Retirement plan trajectory
- Rough projection:
- If you keep saving X% and earning a reasonable long‑term return, where will you be in 10, 20, 30 years?
- This is not about precision. It is about confirming direction.
- Rough projection:
Decide changes for next year
- Will you:
- Increase savings rate by 2–5%?
- Adjust asset allocation slightly as life changes?
- Change how you use side income?
- Push harder on student loan payoff vs retirement contributions?
- Will you:
Write a short one‑page “Year Two Financial Plan” based on what you learned.
Visual Summary of Your First‑Year Focus
| Category | Setup & Automation | Optimization & Risk | Review & Adjust |
|---|---|---|---|
| Q1 | 70 | 20 | 10 |
| Q2 | 20 | 40 | 40 |
| Q3 | 10 | 50 | 40 |
| Q4 | 5 | 30 | 65 |
Three Things You Must Walk Away With
Aggressive early structure beats perfect later tweaks.

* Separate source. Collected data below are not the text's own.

File: src/sv/alamouti_2x1_combiner_defines.svh
// Assertion macros used by the combiner top module
`ifndef ALAMOUTI_2X1_COMBINER_DEFINES_SVH
`define ALAMOUTI_2X1_COMBINER_DEFINES_SVH

`ifndef SYNTH
`define ACMB_ASSERT_NOW(lbl, clk, rst_n, a, c) \
    lbl: assert property (@(posedge clk) disable iff (!rst_n) (a) |-> (c)) \
        else $error("combiner assertion failed");
`define ACMB_ASSERT_NEXT(lbl, clk, rst_n, a, c) \
    lbl: assert property (@(posedge clk) disable iff (!rst_n) (a) |=> (c)) \
        else $error("combiner assertion failed");
`else
`define ACMB_ASSERT_NOW(lbl, clk, rst_n, a, c)
`define ACMB_ASSERT_NEXT(lbl, clk, rst_n, a, c)
`endif

`endif

File: src/sv/acmb_pkg.sv
package acmb_pkg;

    localparam int IN_W   = 16;
    localparam int PROD_W = 32;
    localparam int NUM_W  = 34;
    localparam int G_W    = 33;
    localparam int MAG_W  = 33;
    localparam int DEN_W  = 34;
    localparam int FRAC_SHIFT = 12;
    localparam int QBITS  = 17;
    localparam int REM_W  = DEN_W + QBITS + 1;
    localparam int FRONT_LAT = 2;
    localparam int LANE_LAT  = QBITS + 3;
    localparam int TOTAL_LAT = FRONT_LAT + LANE_LAT;
    localparam logic [15:0] OUT_MAX = 16'h7FFF;
    localparam logic [15:0] OUT_MIN = 16'h8000;

    typedef logic signed [IN_W-1:0]   samp_t;
    typedef logic signed [PROD_W-1:0] prod_t;
    typedef logic signed [NUM_W-1:0]  num_t;
    typedef logic [G_W-1:0]           gain_t;

endpackage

The big win in year one is turning on the right accounts, automating contributions, and protecting your income. Not finding the perfect fund.
Your savings rate is the main driver of retirement success. Lock in 20–30% of gross income going to retirement and long‑term investing in year one, and you are already ahead of most attendings ten years out.
Treat this like running a business, not “seeing what happens.” Annual reviews, written rules for investing, and deliberate tax decisions in year one will compound for the rest of your career.